Self Reflections of Love and Suffering
Two thoughts have crossed my mind in the last few days that I feel I should commit to paper before they scatter from my mind like leaves in an autumn wind. The first is my language - it came to me that when I was younger I had two fears about language the first being I could not spell very well and tended to be forced to write a short word that I was confident with, rather than a long word that expressed my meaning better but was fearful that I misunderstood its true meaning or that I could not pronounce or write it correctly. The second was in my speech, I knew I wanted to express myself in extended words but again used restricted language to talk. I knew the words but were afraid to speak them in case I appeared foolish or beyond my station. I think the timidity of language came about because I always felt I was special in someway over those people that I associated with. I think therefore I talked my language down in order to fit in with those who seemed to be my acquaintances. As time has gone by and my education has expanded by University and life experience, I now use longer words and more expressive ones than in my youth. However as a teacher I have always had the knack of talking to students at their level just as I did when young to my friends and associates of the time. I learned journalism when in my early twenties and it taught me to write short sentences with no adjectives or flourish of language, but to tell the story straight forwardly and clear. Later when I become a teacher this helped me to write better papers that expressed my meaning without opinion of fancy. I start this paper with this insight as an example of quiet suffering in life. What follows then is the suffering at the hands of love and relationships.
The second thoughts were about suffering. I have known two women in my life for a long period of time. Millicent my first wife and Joslin my long term partner, both I loved in my fashion but in these relationships I now think maybe I suffered for a long time without being able to articulate exactly why to myself. I as married to Millicent when we were both 20 years old, (for 10 years) in which time she bore me two daughters. Her family were low working class and she herself was very traditional of that society. Her siblings thought of me as pretentious as I wore a tie and sometimes talked about ambition, to which they connected to an inflated ego and talking beyond my station in life. (That is a peculiar way of saying this today but that is exactly how it felt to me at the time). I too come from a working class family but of a higher status in that my parents read, were home owners, had travelled around the world, my father was a veteran of WW11 and my mother an accomplished writer in her day.
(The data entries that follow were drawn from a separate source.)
Background: an optimization exercise with open tools, aiming at small area, a short achievable clock period and few clock cycles per item. Do not read the settings as production practice.
Where RTL was checked, it was by simulation tests only, not by an equivalence proof against the original.
The RTL of runs 1 and 3 to 5 was laid out without a check of its function.

==> flow/flow/run.sh <==
#!/bin/bash
set -euo pipefail
bash standard.sh SETUP_SLACK_MARGIN=6.5 TNS_END_PERCENT=100 finish > standard.log 2>&1
==> flow/standard.sh <==
#!/bin/bash
# synth_recipe.tcl (not shown) runs the flow's synth.tcl, then flattens the netlist and writes it again
# the make line also repeats each setting of config.mk as NAME=value (left out here)
make -C /OpenROAD-flow-scripts/flow DESIGN_CONFIG=/design/flow/config.mk WORK_HOME=/design/flow/orfs CLKGATE_MAP_FILE= SYNTH_SCRIPT=/design/flow/synth_recipe.tcl "${@:-finish}"
==> flow/config.mk <==
export PLATFORM = sky130hd
export DESIGN_NAME = rgb_hue_shifter
export DESIGN_NICKNAME = rgb_hue_shifter
export VERILOG_FILES = /design/flow/design.v
export SDC_FILE = /design/flow/constraint.sdc
export NUM_CORES = 4
export LEC_CHECK = 0
export ABC_AREA = 1
export CAP_MARGIN = 20
export CORE_MARGIN = 2
export CORE_UTILIZATION = 40
export CTS_CLUSTER_DIAMETER = 100
export CTS_CLUSTER_SIZE = 30
export SLEW_MARGIN = 20
==> flow/constraint.sdc <==
create_clock -name core_clock -period 10.0 [get_ports {clk}]
set_input_delay 2.0000 -clock core_clock [delete_from_list [all_inputs] [get_ports {clk}]]
set_output_delay 2.0000 -clock core_clock [all_outputs]
set_load 0.01 [all_outputs]
==> flow/design.v <==
`timescale 1ns / 1ps
package hsh_pkg;
  localparam int CB = 8;
  localparam int HB = 16;
endpackage
`timescale 1ns / 1ps
module rgb_hue_shifter (
  input  logic        clk,
  input  logic        rst_n,
  input  logic        in_tvalid,
  output logic        in_tready,
  input  logic [23:0] in_tdata,    
  output logic        out_tvalid,
  input  logic        out_tready,
  output logic [55:0] out_tdata,   
  input  logic        cfg_psel,
  input  logic        cfg_penable,
  input  logic        cfg_pwrite,
  input  logic [2:0]  cfg_paddr,
  input  logic [31:0] cfg_pwdata,
  output logic [31:0] cfg_prdata,
  output logic        cfg_pready
);
  logic rst_q;
  logic irst;
  logic vrst;
  always_ff @(posedge clk) rst_q <= rst_n;
  assign irst = !rst_q;
  assign vrst = !rst_n || !rst_q;
  logic [15:0] off_r;
  logic [17:0] off3_r;
  logic [15:0] rd_r;
  always_ff @(posedge clk) begin
    if (!rst_n) begin
      off_r <= 16'h0000;
    end else if (cfg_psel && cfg_penable && cfg_pwrite && !cfg_paddr[2]) begin
      off_r <= cfg_pwdata[15:0];
    end
  end
  always_ff @(posedge clk) off3_r <= {2'b00, off_r} + {1'b0, off_r, 1'b0};
  always_ff @(posedge clk) rd_r <= cfg_paddr[2] ? 16'h0000 : off_r;
  assign cfg_prdata = {16'h0000, rd_r};
  assign cfg_pready = 1'b1;
  logic en;
  logic o_v;
  logic rdy_r;
  assign en        = !o_v || out_tready;
  assign in_tready = rdy_r;
  logic       s0_v;
  logic [7:0] s0_r, s0_g, s0_b;
  logic       s0_rg, s0_rb, s0_gb;
  logic       i_rg, i_rb, i_gb;
  logic       sk_v;
  logic [26:0] sk_d, in_x;
  logic       acc;
  assign i_rg = in_tdata[7:0] >= in_tdata[15:8];
  assign i_rb = in_tdata[7:0] >= in_tdata[23:16];
  assign i_gb = in_tdata[15:8] >= in_tdata[23:16];
  assign in_x = {i_gb, i_rb, i_rg, in_tdata};
  assign acc  = in_tvalid && rdy_r;
  always_ff @(posedge clk) begin
    if (vrst) begin
      sk_v  <= 1'b0;
      rdy_r <= 1'b0;
    end else begin
      sk_v  <= !en && (sk_v || acc);
      rdy_r <= en || !(sk_v || acc);
    end
  end
  always_ff @(posedge clk) begin
    if (irst)    s0_v <= 1'b0;
    else if (en) s0_v <= sk_v || acc;
  end
  always_ff @(posedge clk) begin
    if (!sk_v) sk_d <= in_x;
    if (en) {s0_gb, s0_rb, s0_rg, s0_b, s0_g, s0_r} <= sk_v ? sk_d : in_x;
  end
  logic       max_r, max_g;
  logic [7:0] v1n, mn1n, ea1n, eb1n;
  logic [7:0] d1n;
  logic [8:0] e1n;
  logic [1:0] j1n;
  assign max_r = s0_rg && s0_rb;
  assign max_g = !max_r && s0_gb;
  always_comb begin
    if (max_r) begin
      v1n  = s0_r;
      mn1n = s0_gb ? s0_b : s0_g;
      ea1n = s0_g;
      eb1n = s0_b;
      j1n  = s0_gb ? 2'd0 : 2'd3;
    end else if (max_g) begin
      v1n  = s0_g;
      mn1n = s0_rb ? s0_b : s0_r;
      ea1n = s0_b;
      eb1n = s0_r;
      j1n  = 2'd1;
    end else begin
      v1n  = s0_b;
      mn1n = s0_rg ? s0_g : s0_r;
      ea1n = s0_r;
      eb1n = s0_g;
      j1n  = 2'd2;
    end
  end
  assign d1n = v1n - mn1n;
  assign e1n = {1'b0, ea1n} - {1'b0, eb1n};
  logic       s1_v;
  logic [7:0] s1_vv, s1_d;
  logic [8:0] s1_e;
  logic [1:0] s1_j;
  logic       s1_t;
  always_ff @(posedge clk) begin
    if (irst)      s1_v <= 1'b0;
    else if (en) s1_v <= s0_v;
  end
  always_ff @(posedge clk) begin
    if (en) begin
      s1_vv <= v1n;
      s1_d  <= d1n;
      s1_e  <= e1n;
      s1_j  <= j1n;
      s1_t  <= s0_g == s0_b;
    end
  end
  logic [9:0]  d3_2n;
  logic [9:0]  r0s_2n, r0_2n;
  logic        q16_2n;
  logic [7:0]  negd, sr0;
  logic [9:0]  sx0;
  assign d3_2n = {2'b00, s1_d} + {1'b0, s1_d, 1'b0};
  assign r0s_2n = {s1_e[8], s1_e}
                + ((s1_j == 2'd2 || s1_j == 2'd3) ? {2'b00, s1_d} : 10'd0)
                + ((s1_j == 2'd1 || s1_j == 2'd3) ? {1'b0, s1_d, 1'b0} : 10'd0);
  assign r0_2n  = (s1_j == 2'd1 && s1_t) ? 10'd0 : r0s_2n;
  assign q16_2n = (s1_j == 2'd0) ? (s1_d == 8'd0)
                : (s1_j == 2'd1) ? s1_t : 1'b1;
  assign negd = 8'd0 - s1_d;
  assign sr0  = (s1_d == 8'd0) ? 8'd0 : ~negd;
  assign sx0  = {1'b0, sr0, negd[7]} - {2'b00, s1_vv};
  function automatic [8:0] sat_rs(input [7:0] r, input b, input [7:0] v);
    reg [9:0] t;
    begin
      t = {1'b0, r, b} - {2'b00, v};
      sat_rs = t[9] ? {1'b0, r[6:0], b} : {1'b1, t[7:0]};
    end
  endfunction
  function automatic [10:0] hue_rs(input [9:0] r, input [9:0] dv);
    reg [11:0] t;
    begin
      t = {1'b0, r, 1'b0} - {2'b00, dv};
      hue_rs = t[11] ? {1'b0, r[8:0], 1'b0} : {1'b1, t[9:0]};
    end
  endfunction
  localparam int NST = 8;    
  logic        dv_v  [NST+1];
  logic [7:0]  dv_vv [NST+1];
  logic [9:0]  dv_d3 [NST+1];
  logic [9:0]  dv_p  [NST+1];
  logic [16:0] dv_hq [NST+1];
  logic [7:0]  dv_sr [NST+1];
  logic [6:0]  dv_sl [NST+1];
  logic [8:0]  dv_sq [NST+1];
  logic [7:0]  dv_s  [NST+1];
  logic [11:0] dv_pa [NST+1];
  logic [11:0] dv_pb [NST+1];
  logic [15:0] dv_pp [NST+1];
  logic [7:0]  dv_mq [NST+1];
  always_ff @(posedge clk) begin
    if (irst)      dv_v[0] <= 1'b0;
    else if (en) dv_v[0] <= s1_v;
  end
  always_ff @(posedge clk) begin
    if (en) begin
      dv_vv[0] <= s1_vv;
      dv_d3[0] <= d3_2n;
      dv_p[0]  <= r0_2n;
      dv_hq[0] <= {16'd0, q16_2n};
      dv_sr[0] <= sx0[9] ? {sr0[6:0], negd[7]} : sx0[7:0];
      dv_sl[0] <= negd[6:0];
      dv_sq[0] <= {8'd0, !sx0[9]};
    end
  end
  for (genvar k = 1; k <= NST; k++) begin : g_div
    logic [10:0] pa, pb;
    assign pa = hue_rs(dv_p[k-1], dv_d3[k-1]);
    assign pb = hue_rs(pa[9:0], dv_d3[k-1]);
    always_ff @(posedge clk) begin
      if (irst)      dv_v[k] <= 1'b0;
      else if (en) dv_v[k] <= dv_v[k-1];
    end
    always_ff @(posedge clk) begin
      if (en) begin
        dv_vv[k] <= dv_vv[k-1];
        dv_d3[k] <= dv_d3[k-1];
        dv_p[k]  <= pb[9:0];
        dv_hq[k] <= {dv_hq[k-1][14:0], pa[10], pb[10]};
      end
    end
    if (k <= 4) begin : g_sat
      logic [8:0] sa, sb;
      assign sa = sat_rs(dv_sr[k-1], dv_sl[k-1][6], dv_vv[k-1]);
      assign sb = sat_rs(sa[7:0], dv_sl[k-1][5], dv_vv[k-1]);
      always_ff @(posedge clk) begin
        if (en) begin
          dv_sr[k] <= sb[7:0];
          dv_sl[k] <= {dv_sl[k-1][4:0], 2'b00};
          dv_sq[k] <= {dv_sq[k-1][6:0], sa[8], sb[8]};
        end
      end
    end else if (k == 5) begin : g_s
      always_ff @(posedge clk) begin
        if (en) dv_s[k] <= dv_sq[k-1][8:1] + {7'd0, dv_sq[k-1][0]};
      end
    end else if (k == 6) begin : g_pab
      always_ff @(posedge clk) begin
        if (en) begin
          dv_s[k]  <= dv_s[k-1];
          dv_pa[k] <= dv_vv[k-1] * dv_s[k-1][3:0];
          dv_pb[k] <= dv_vv[k-1] * dv_s[k-1][7:4];
        end
      end
    end else if (k == 7) begin : g_p
      always_ff @(posedge clk) begin
        if (en) begin
          dv_s[k]  <= dv_s[k-1];
          dv_pp[k] <= {4'd0, dv_pa[k-1]} + {dv_pb[k-1], 4'd0};
        end
      end
    end else begin : g_mq
      logic [16:0] t;
      logic [24:0] u;
      assign t = {1'b0, dv_pp[k-1]} + 17'd128;
      assign u = {t, 8'd0} + {8'd0, t};
      always_ff @(posedge clk) begin
        if (en) begin
          dv_s[k]  <= dv_s[k-1];
          dv_pp[k] <= dv_pp[k-1];
          dv_mq[k] <= u[23:16];
        end
      end
    end
  end
  logic [15:0] hq, h_b1n;
  logic        q0;
  logic [18:0] x_b1n;
  logic [3:0]  t4, t4m6;
  logic [2:0]  sec_b1n;
  logic [14:0] g_b1n;
  assign hq     = dv_hq[NST][16:1];
  assign q0     = dv_hq[NST][0];
  assign h_b1n  = hq + {15'd0, q0};
  assign x_b1n  = {2'b00, hq, 1'b0} + {3'b000, hq} + {1'b0, off3_r} + {17'd0, q0, q0};
  assign t4     = x_b1n[18:15];
  assign t4m6   = t4 - 4'd6;
  assign sec_b1n = (t4 >= 4'd6) ? t4m6[2:0] : t4[2:0];
  assign g_b1n  = sec_b1n[0] ? x_b1n[14:0] : ~x_b1n[14:0];
  logic [2:0]  dg0_b1n;
  assign dg0_b1n = {1'b0, g_b1n[1:0]} + {2'b00, !sec_b1n[0]};
  logic        b1_v;
  logic [15:0] b1_h, b1_p;
  logic [17:0] b1_p3;
  logic [14:0] b1_g;
  logic [2:0]  b1_dg0;
  logic [2:0]  b1_sec;
  logic [7:0]  b1_vv, b1_s, b1_mv;
  always_ff @(posedge clk) begin
    if (irst)      b1_v <= 1'b0;
    else if (en) b1_v <= dv_v[NST];
  end
  always_ff @(posedge clk) begin
    if (en) begin
      b1_h   <= h_b1n;
      b1_p   <= dv_pp[NST];
      b1_p3  <= {2'b00, dv_pp[NST]} + {1'b0, dv_pp[NST], 1'b0};
      b1_g   <= g_b1n;
      b1_dg0 <= dg0_b1n;
      b1_sec <= sec_b1n;
      b1_vv  <= dv_vv[NST];
      b1_s   <= dv_s[NST];
      b1_mv  <= dv_vv[NST] - dv_mq[NST];
    end
  end
  localparam logic [30:0] RC = 31'd16383 + 31'd4161536;
  function automatic [17:0] r4row(input [1:0] dg, input [15:0] p, input [17:0] p3);
    begin
      case (dg)
        2'd0:    r4row = 18'd0;
        2'd1:    r4row = {2'b00, p};
        2'd2:    r4row = {1'b0, p, 1'b0};
        default: r4row = p3;
      endcase
    end
  endfunction
  function automatic [61:0] csa(input [30:0] x, input [30:0] y, input [30:0] z);
    reg [30:0] sm, cy;
    begin
      sm  = x ^ y ^ z;
      cy  = (x & y) | (x & z) | (y & z);
      csa = {cy[29:0], 1'b0, sm};
    end
  endfunction
  logic [17:0] rw0;
  logic [30:0] pr [9];
  logic [61:0] c1a, c1b, c1c, c2a, c2b, c3a;
  assign rw0 = (b1_dg0 == 3'd4) ? {b1_p, 2'b00} : r4row(b1_dg0[1:0], b1_p, b1_p3);
  assign pr[0] = {13'd0, rw0};
  logic [15:0] g16;
  assign g16 = {1'b0, b1_g};
  for (genvar i = 1; i < 8; i++) begin : g_rows
    logic [17:0] rw;
    assign rw    = r4row(g16[2*i+1:2*i], b1_p, b1_p3);
    assign pr[i] = {13'd0, rw} << (2 * i);
  end
  assign pr[8] = RC;
  assign c1a = csa(pr[0], pr[1], pr[2]);
  assign c1b = csa(pr[3], pr[4], pr[5]);
  assign c1c = csa(pr[6], pr[7], pr[8]);
  assign c2a = csa(c1a[30:0], c1a[61:31], c1b[30:0]);
  assign c2b = csa(c1b[61:31], c1c[30:0], c1c[61:31]);
  assign c3a = csa(c2a[30:0], c2a[61:31], c2b[30:0]);
  logic        b2_v;
  logic [30:0] b2_ws, b2_wc, b2_wd;
  logic [15:0] b2_h;
  logic [2:0]  b2_sec;
  logic [7:0]  b2_vv, b2_s, b2_mv;
  always_ff @(posedge clk) begin
    if (irst)      b2_v <= 1'b0;
    else if (en) b2_v <= b1_v;
  end
  always_ff @(posedge clk) begin
    if (en) begin
      b2_ws  <= c3a[30:0];
      b2_wc  <= c3a[61:31];
      b2_wd  <= c2b[61:31];
      b2_h   <= b1_h;
      b2_sec <= b1_sec;
      b2_vv  <= b1_vv;
      b2_s   <= b1_s;
      b2_mv  <= b1_mv;
    end
  end
  logic [30:0] w_b3n;
  assign w_b3n = b2_ws + b2_wc + b2_wd;
  logic        b3_v;
  logic [15:0] b3_y;
  logic [15:0] b3_h;
  logic [2:0]  b3_sec;
  logic [7:0]  b3_vv, b3_s, b3_mv;
  always_ff @(posedge clk) begin
    if (irst)      b3_v <= 1'b0;
    else if (en) b3_v <= b2_v;
  end
  always_ff @(posedge clk) begin
    if (en) begin
      b3_y   <= w_b3n[30:15];
      b3_h   <= b2_h;
      b3_sec <= b2_sec;
      b3_vv  <= b2_vv;
      b3_s   <= b2_s;
      b3_mv  <= b2_mv;
    end
  end
  logic [24:0] xs;
  logic [7:0]  xv, cv, mv;
  logic [7:0]  ro, go, bo;
  logic [55:0] res;
  assign xs = {1'b0, b3_vv, 16'd65278} - {1'b0, b3_y, 8'd0} - {9'd0, b3_y};
  assign xv = xs[23:16];
  assign cv = b3_vv;
  assign mv = b3_mv;
  always_comb begin
    unique case (b3_sec)
      3'd0: begin ro = cv; go = xv; bo = mv; end
      3'd1: begin ro = xv; go = cv; bo = mv; end
      3'd2: begin ro = mv; go = cv; bo = xv; end
      3'd3: begin ro = mv; go = xv; bo = cv; end
      3'd4: begin ro = xv; go = mv; bo = cv; end
      default: begin ro = cv; go = mv; bo = xv; end
    endcase
  end
  assign res = {b3_vv, b3_s, b3_h, bo, go, ro};
  logic [55:0] o_d;
  always_ff @(posedge clk) begin
    if (vrst)    o_v <= 1'b0;
    else if (en) o_v <= b3_v;
  end
  always_ff @(posedge clk) begin
    if (en) o_d <= res;
  end
  assign out_tvalid = o_v;
  assign out_tdata  = o_d;
endmodule
==> impl_metrics.yaml, run 1 <==
timing:
  finalCritPeriodShare: 0.343
  rsz0062_at_grt: "yes"
  fmax_mhz: 291
  skew_ps: 59.9
  fin_crit_ps: 3430
  slew_viol_final: 0
  relSlewSlack: 0.396
  setup-violations-final: 0
  worst-slew-pin-transition_ps: 906
  hold_viol: 0
  fin_setup_tns_ps: 0
clock_tree:
  cts_tree: "built"
  cts.sinks: 954
  numCtsBuffers: 47
  cts.clk_slew.worst_paths_ps: 120
  cts-root-buf: "clkbuf_16"
  clkLatencyLatePin_ps: 700
  clock_path_buffers: 3
  ctsHtreeMaxLevel: 2
layout:
  final_common_cell: "nand2_1"
  final_cell_mix: "nand2_1, inv_1, edfxtp_1, ha_1, a21oi_1"
  fin_util: 0.450
  antennaDiodeCount: 0
  fill_cells: 14703
  final_net_count: 7608
  areaGrowthSynthToFinish_pct: 11.8
  drive_above_1_share: 0.0732
critical_path:
  setup.worst_path.start_class: "flip-flop"
  crit_chain: "inv_1, o21ai_0, o221ai_1, fa_1, fa_1, inv_1, fa_1"
  crit_type: "flip-flop to flip-flop"
  worstRegToRegCells: 7
  critPathMaxFanout: 11
  timing.reg2reg.setup_slack_ps: 6570
  slowest_stage: "edfxtp_1"
  cp.required_ps: 10420
  slowest_delay_ps: 780
  path_common_cell: "fa_1"
  timing.rr.start: "b1_p[8]$_DFFE_PP_"
  r2r_end: "b2_ws[14]$_DFFE_PP_"
  critPathTopFamily: "adder cells"
  path_buf_inv: 2
  cp.arrival_ps: 3850
  cp-end-kind: "flip-flop"
yosys:
  syn_inst: 6665
  synth_mux_area_frac: 0
  synth_top_family_by_area: "simple AND/OR/NAND/NOR gates"
  ys_seq_area_frac: 0.453
  synth_compound_area_frac: 0.0940
  yosys_most_used_dff: "edfxtp_1"
  ys_async_sr_fraction: 0
  yosysTopAreaCellShare: 0.422
  synth_edf_count: 859
  synth_fa_ha_area_frac: 0.158
  synthXorXnorAreaFrac: 0.0321
  synth_area_leaders: "edfxtp_1, ha_1, nand2_1"
  synth.distinct_cells: 59
  ys_warn_count: 15
  syn_area_sq_um: 61100
  synth_top_area_cell: "edfxtp_1"
  synth.avg_cell_area_sq_um: 9.16
  ys_seq_elements: 954
  yosys.area_share.simple: 0.184
global_routing:
  grt_usage: 0.186
  grt_antenna_before_repair: 4
  grt_max_degree: 188
  grt_pass1_vias: 43952
  grt_pass1_wl_microns: 236000
  gr-total-overflow: 0
route:
  ant_nets: 0
  vias_per_cell: 5.14
  route.detailed.drc: 0
  drt_pass1_iterations: 7
  dr.first_iter.drc_count: 3388
  wl_microns: 151000
  wl_per_cell_microns: 16.9
  vias: 45866
floorplanning:
  rows: 143
  dieArea_sq_um: 156000
  coreArea_sq_um: 152000
  top_level_ports: 157
  dieWidth_microns: 395
  die_h_microns: 395
  start_util: 0.403
min_path:
  hold_start: "dv_sq[2][1]$_DFFE_PP_"
  hp-class: "flip-flop to flip-flop"
  hold_end: "dv_sq[3][3]$_DFFE_PP_"
  hold_depth: 0
place:
  hpwl_microns: 112000
  io_buffers: 121
  place.gp.congestion: 0.970
flow_run:
  cap_violations: 0
outcome:
  status: "finished clean"
synth_stat cells, types with 32 or more instances:
| library cell | n |
|---|---|
| a21oi_1 | 434 |
| a221oi_1 | 38 |
| clkbuf_1 | 106 |
| dfxtp_1 | 95 |
| edfxtp_1 | 859 |
| fa_1 | 162 |
| ha_1 | 511 |
| inv_1 | 1071 |
| nand2_1 | 1542 |
| nand3_1 | 314 |
| nand4_1 | 201 |
| nor2_1 | 358 |
| nor3_1 | 32 |
| o21ai_0 | 289 |
| o21bai_1 | 38 |
| o221ai_1 | 38 |
| o22ai_1 | 64 |
| xnor2_1 | 85 |
| xor2_1 | 139 |
cells by family (layout without fill, tap and decap cells):
kind of cell / after synthesis / after routing
AND/OR/NAND/NOR: 2573 / 2591
buffers and inverters: 1239 / 1441
AO/OA/AOI/OAI: 1000 / 1000
flip-flops: 954 / 954
adder cells (fa/ha/maj): 673 / 673
XOR/XNOR: 224 / 224
other: 2 / 17
flip-flops by register name, indices dropped and copies added (netlist names), 25 cells and up:
register	flops
dv_hq	81
dv_d3	80
dv_p	80
dv_vv	72
o_d	56
dv_pp	32
dv_s	32
dv_sr	32
b2_ws	30
b2_wc	28
sk_d	27
dv_sq	25
timing repair:
item | 4_1_cts | 5_1_grt
gates cloned | 4 | 21
endpoints found under the setup margin | 950 | 498
buffers inserted | 47 | 88
resized for setup | 143 | 200
endpoints found under the hold margin | 0 | 0
hold buffers | 0 | 0
pin swaps | 10 | 34
per-layer routing:
layer | share of wire | wire [microns] | track usage
met5 | 0 | 0 | 0
met4 | 0.030 | 4470 | 0.0553
met3 | 0.046 | 6930 | 0.0214
met2 | 0.48 | 72500 | 0.321
met1 | 0.44 | 66700 | 0.245
final cells by class:
class,instances,area [sq um],share of cell area
multi-input cells,4505,29900,0.438
repair inverters,4,36.3,0.000532
clock inverters,25,373,0.00546
clock buffers,55,1210,0.0177
inverters,1090,4150,0.0608
flip-flops and latches,954,27700,0.406
repair buffers,267,2380,0.0349
well taps,2030,2540,0.0372
per-stage QoR:
| stage | area, sq um | setup WS, ps | hold slack (ps) | instances |
|---|---|---|---|---|
| 3_5_place_dp | 64300 | 4930 | 405 | 8690 |
| 3_3_place_gp | 64300 | 4960 | 401 | 8690 |
| 5_1_grt | 68300 | 6440 | 409 | 8930 |
| 6_report | 68300 | 6570 | 389 | 8930 |
| 4_1_cts | 66500 | 6500 | 394 | 8821 |
| 2_1_floorplan | 61200 | 5330 | 355 | 6680 |
how the worst max path moves through the flow:
stage / from / to / slack, ps / cells past startpoint
5_1_grt: dv_d3[5][8]$_DFFE_PP_ / dv_p[6][3]$_DFFE_PP_ / 6440 / 18
3_3_place_gp: out_tready / o_d[53]$_DFFE_PP_ / 4960 / 5
2_1_floorplan: out_tready / b1_dg0[0]$_DFFE_PP_ / 5330 / 3
6_report: b1_p[8]$_DFFE_PP_ / b2_ws[14]$_DFFE_PP_ / 6570 / 7
3_5_place_dp: out_tready / o_d[54]$_DFFE_PP_ / 4930 / 5
4_1_cts: dv_d3[0][5]$_DFFE_PP_ / dv_p[1][5]$_DFFE_PP_ / 6500 / 19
Although by the time I had grown to realise my parent's characters, all this was unknown to me and as a youth I had little interest in my parents as do most boys. So why do I say suffering - maybe because I stayed and put up with the place in life that Millicent and her family deemed was suitable for me. The working in retail or sales, the home owner with the mortgage, the two little girls we brought into the world ( my one great delight as they are now grown women and have turned out so well - despite me abandoning them so young.) Later when I went into business for myself with the help of my eldest brother, Jake, I started to break away from the family (my own family) in that I became dissatisfied with my life. Dissatisfied with my future, I felt trapped by my marriage and obligation. I asked my wife for a divorce not with a long thinking process, but almost on a whim, of a time of thoughtlessness and partly to be free. Free to do what exactly I was not sure. Later while going through the divorce I met Joslin. She was from a small village and an insular family with little education or accomplishments. She was seven years younger than me and apart from one liaison with a cousin had no real life experience. However she was far more intelligent than Millicent and far more challenging to me.
Joslin in many ways was perfect for me. We came to believe in many of the same things, we both enjoyed reading, discussing and the country life of walking and nature. Later we became vegetarian's together and animal activists in the sense of our beliefs about animal welfare. However two areas caused vexation and heartache. The first was sexual. Joslin suffered from deep depression, a lack of self-worth and appreciation of her own talents and skills. This caused in turn, her to feel that she was unlovable and could never understand my devotion to her. I loved her deeply for many years (we were together for 18) and worshipped her almost daily. This is not to say we did not argue or have unhappy moments, but over-all we were happy with each other most of the time. Sexually she was not as needy as me. I wanted sex regularly and with some variety in what we did. However it soon came to pass that sex was only on the menu when she was able to face it. She often associated sex with keeping me happy and not something she did for her own pleasure or satisfaction.